- INPUT DATA:

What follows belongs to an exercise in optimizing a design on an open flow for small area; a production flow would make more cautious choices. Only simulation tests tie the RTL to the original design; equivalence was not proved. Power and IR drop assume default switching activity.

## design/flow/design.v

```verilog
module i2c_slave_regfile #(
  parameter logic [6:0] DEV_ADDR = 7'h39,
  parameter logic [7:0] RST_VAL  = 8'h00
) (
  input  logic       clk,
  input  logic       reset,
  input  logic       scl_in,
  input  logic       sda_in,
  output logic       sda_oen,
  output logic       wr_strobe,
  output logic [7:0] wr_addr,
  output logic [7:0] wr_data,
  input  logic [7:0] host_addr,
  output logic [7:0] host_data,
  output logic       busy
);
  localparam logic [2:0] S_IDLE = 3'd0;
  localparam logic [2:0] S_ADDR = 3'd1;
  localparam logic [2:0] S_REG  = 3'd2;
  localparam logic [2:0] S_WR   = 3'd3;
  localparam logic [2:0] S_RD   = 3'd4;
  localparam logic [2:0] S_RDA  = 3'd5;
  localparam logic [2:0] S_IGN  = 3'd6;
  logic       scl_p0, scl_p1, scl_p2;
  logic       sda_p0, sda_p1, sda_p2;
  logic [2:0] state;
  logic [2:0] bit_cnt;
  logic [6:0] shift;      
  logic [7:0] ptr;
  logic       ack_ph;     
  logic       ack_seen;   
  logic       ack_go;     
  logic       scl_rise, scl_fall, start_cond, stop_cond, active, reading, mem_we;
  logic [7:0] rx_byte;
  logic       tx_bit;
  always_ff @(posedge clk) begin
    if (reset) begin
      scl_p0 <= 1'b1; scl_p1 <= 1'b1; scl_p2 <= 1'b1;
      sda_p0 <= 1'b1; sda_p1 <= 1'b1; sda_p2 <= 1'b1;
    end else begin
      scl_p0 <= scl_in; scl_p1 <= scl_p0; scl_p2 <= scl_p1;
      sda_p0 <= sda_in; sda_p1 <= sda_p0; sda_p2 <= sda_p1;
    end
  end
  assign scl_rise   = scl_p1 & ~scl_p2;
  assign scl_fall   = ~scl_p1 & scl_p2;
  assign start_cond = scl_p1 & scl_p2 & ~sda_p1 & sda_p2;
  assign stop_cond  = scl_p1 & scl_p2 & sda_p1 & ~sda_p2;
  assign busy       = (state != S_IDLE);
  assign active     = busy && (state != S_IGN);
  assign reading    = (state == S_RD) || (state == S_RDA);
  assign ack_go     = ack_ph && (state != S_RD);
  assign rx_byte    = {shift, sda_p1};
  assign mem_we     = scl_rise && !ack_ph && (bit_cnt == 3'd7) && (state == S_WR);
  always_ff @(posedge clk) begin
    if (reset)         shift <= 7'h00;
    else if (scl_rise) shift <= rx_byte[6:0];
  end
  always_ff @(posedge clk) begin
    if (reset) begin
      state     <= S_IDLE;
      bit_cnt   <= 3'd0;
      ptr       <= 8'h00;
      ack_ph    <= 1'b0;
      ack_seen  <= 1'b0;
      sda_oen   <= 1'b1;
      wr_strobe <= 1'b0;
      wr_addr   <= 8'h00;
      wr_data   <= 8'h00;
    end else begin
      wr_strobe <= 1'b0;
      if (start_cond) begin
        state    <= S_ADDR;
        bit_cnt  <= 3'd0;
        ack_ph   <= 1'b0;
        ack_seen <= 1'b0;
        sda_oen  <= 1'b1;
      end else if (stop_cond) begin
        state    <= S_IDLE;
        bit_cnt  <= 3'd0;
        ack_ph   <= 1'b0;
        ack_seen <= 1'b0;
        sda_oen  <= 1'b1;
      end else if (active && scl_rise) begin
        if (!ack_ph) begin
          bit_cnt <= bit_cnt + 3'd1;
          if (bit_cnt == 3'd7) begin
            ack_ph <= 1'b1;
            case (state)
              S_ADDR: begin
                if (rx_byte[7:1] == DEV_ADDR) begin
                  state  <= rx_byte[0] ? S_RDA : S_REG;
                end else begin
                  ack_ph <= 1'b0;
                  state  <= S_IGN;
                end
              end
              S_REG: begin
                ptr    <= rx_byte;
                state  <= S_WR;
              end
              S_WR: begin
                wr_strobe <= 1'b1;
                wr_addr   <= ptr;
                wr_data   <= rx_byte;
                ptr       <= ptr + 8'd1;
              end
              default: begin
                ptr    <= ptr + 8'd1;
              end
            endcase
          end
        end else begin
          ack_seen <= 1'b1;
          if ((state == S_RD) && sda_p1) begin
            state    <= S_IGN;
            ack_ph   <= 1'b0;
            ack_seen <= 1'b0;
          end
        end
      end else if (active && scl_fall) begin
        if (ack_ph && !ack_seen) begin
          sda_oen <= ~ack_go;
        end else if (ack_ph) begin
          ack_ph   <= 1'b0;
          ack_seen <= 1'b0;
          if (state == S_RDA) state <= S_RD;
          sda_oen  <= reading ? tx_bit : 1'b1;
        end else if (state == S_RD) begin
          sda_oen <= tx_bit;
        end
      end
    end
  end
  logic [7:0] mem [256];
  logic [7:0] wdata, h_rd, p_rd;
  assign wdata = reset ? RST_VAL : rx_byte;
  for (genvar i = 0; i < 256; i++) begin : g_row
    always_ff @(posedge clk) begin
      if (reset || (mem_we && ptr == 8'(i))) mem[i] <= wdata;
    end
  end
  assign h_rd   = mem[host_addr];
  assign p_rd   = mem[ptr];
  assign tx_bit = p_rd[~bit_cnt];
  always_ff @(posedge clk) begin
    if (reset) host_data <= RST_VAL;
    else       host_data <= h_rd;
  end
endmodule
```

- WHAT NEEDS TO BE DONE:
Reproduce each line above exactly.

- RESULT:
What follows belongs to an exercise in optimizing a design on an open flow for small area; a production flow would make more cautious choices. Only simulation tests tie the RTL to the original design; equivalence was not proved. Power and IR drop assume default switching activity.

## design/flow/design.v

```verilog
module i2c_slave_regfile #(
  parameter logic [6:0] DEV_ADDR = 7'h39,
  parameter logic [7:0] RST_VAL  = 8'h00
) (
  input  logic       clk,
  input  logic       reset,
  input  logic       scl_in,
  input  logic       sda_in,
  output logic       sda_oen,
  output logic       wr_strobe,
  output logic [7:0] wr_addr,
  output logic [7:0] wr_data,
  input  logic [7:0] host_addr,
  output logic [7:0] host_data,
  output logic       busy
);
  localparam logic [2:0] S_IDLE = 3'd0;
  localparam logic [2:0] S_ADDR = 3'd1;
  localparam logic [2:0] S_REG  = 3'd2;
  localparam logic [2:0] S_WR   = 3'd3;
  localparam logic [2:0] S_RD   = 3'd4;
  localparam logic [2:0] S_RDA  = 3'd5;
  localparam logic [2:0] S_IGN  = 3'd6;
  logic       scl_p0, scl_p1, scl_p2;
  logic       sda_p0, sda_p1, sda_p2;
  logic [2:0] state;
  logic [2:0] bit_cnt;
  logic [6:0] shift;      
  logic [7:0] ptr;
  logic       ack_ph;     
  logic       ack_seen;   
  logic       ack_go;     
  logic       scl_rise, scl_fall, start_cond, stop_cond, active, reading, mem_we;
  logic [7:0] rx_byte;
  logic       tx_bit;
  always_ff @(posedge clk) begin
    if (reset) begin
      scl_p0 <= 1'b1; scl_p1 <= 1'b1; scl_p2 <= 1'b1;
      sda_p0 <= 1'b1; sda_p1 <= 1'b1; sda_p2 <= 1'b1;
    end else begin
      scl_p0 <= scl_in; scl_p1 <= scl_p0; scl_p2 <= scl_p1;
      sda_p0 <= sda_in; sda_p1 <= sda_p0; sda_p2 <= sda_p1;
    end
  end
  assign scl_rise   = scl_p1 & ~scl_p2;
  assign scl_fall   = ~scl_p1 & scl_p2;
  assign start_cond = scl_p1 & scl_p2 & ~sda_p1 & sda_p2;
  assign stop_cond  = scl_p1 & scl_p2 & sda_p1 & ~sda_p2;
  assign busy       = (state != S_IDLE);
  assign active     = busy && (state != S_IGN);
  assign reading    = (state == S_RD) || (state == S_RDA);
  assign ack_go     = ack_ph && (state != S_RD);
  assign rx_byte    = {shift, sda_p1};
  assign mem_we     = scl_rise && !ack_ph && (bit_cnt == 3'd7) && (state == S_WR);
  always_ff @(posedge clk) begin
    if (reset)         shift <= 7'h00;
    else if (scl_rise) shift <= rx_byte[6:0];
  end
  always_ff @(posedge clk) begin
    if (reset) begin
      state     <= S_IDLE;
      bit_cnt   <= 3'd0;
      ptr       <= 8'h00;
      ack_ph    <= 1'b0;
      ack_seen  <= 1'b0;
      sda_oen   <= 1'b1;
      wr_strobe <= 1'b0;
      wr_addr   <= 8'h00;
      wr_data   <= 8'h00;
    end else begin
      wr_strobe <= 1'b0;
      if (start_cond) begin
        state    <= S_ADDR;
        bit_cnt  <= 3'd0;
        ack_ph   <= 1'b0;
        ack_seen <= 1'b0;
        sda_oen  <= 1'b1;
      end else if (stop_cond) begin
        state    <= S_IDLE;
        bit_cnt  <= 3'd0;
        ack_ph   <= 1'b0;
        ack_seen <= 1'b0;
        sda_oen  <= 1'b1;
      end else if (active && scl_rise) begin
        if (!ack_ph) begin
          bit_cnt <= bit_cnt + 3'd1;
          if (bit_cnt == 3'd7) begin
            ack_ph <= 1'b1;
            case (state)
              S_ADDR: begin
                if (rx_byte[7:1] == DEV_ADDR) begin
                  state  <= rx_byte[0] ? S_RDA : S_REG;
                end else begin
                  ack_ph <= 1'b0;
                  state  <= S_IGN;
                end
              end
              S_REG: begin
                ptr    <= rx_byte;
                state  <= S_WR;
              end
              S_WR: begin
                wr_strobe <= 1'b1;
                wr_addr   <= ptr;
                wr_data   <= rx_byte;
                ptr       <= ptr + 8'd1;
              end
              default: begin
                ptr    <= ptr + 8'd1;
              end
            endcase
          end
        end else begin
          ack_seen <= 1'b1;
          if ((state == S_RD) && sda_p1) begin
            state    <= S_IGN;
            ack_ph   <= 1'b0;
            ack_seen <= 1'b0;
          end
        end
      end else if (active && scl_fall) begin
        if (ack_ph && !ack_seen) begin
          sda_oen <= ~ack_go;
        end else if (ack_ph) begin
          ack_ph   <= 1'b0;
          ack_seen <= 1'b0;
          if (state == S_RDA) state <= S_RD;
          sda_oen  <= reading ? tx_bit : 1'b1;
        end else if (state == S_RD) begin
          sda_oen <= tx_bit;
        end
      end
    end
  end
  logic [7:0] mem [256];
  logic [7:0] wdata, h_rd, p_rd;
  assign wdata = reset ? RST_VAL : rx_byte;
  for (genvar i = 0; i < 256; i++) begin : g_row
    always_ff @(posedge clk) begin
      if (reset || (mem_we && ptr == 8'(i))) mem[i] <= wdata;
    end
  end
  assign h_rd   = mem[host_addr];
  assign p_rd   = mem[ptr];
  assign tx_bit = p_rd[~bit_cnt];
  always_ff @(posedge clk) begin
    if (reset) host_data <= RST_VAL;
    else       host_data <= h_rd;
  end
endmodule
```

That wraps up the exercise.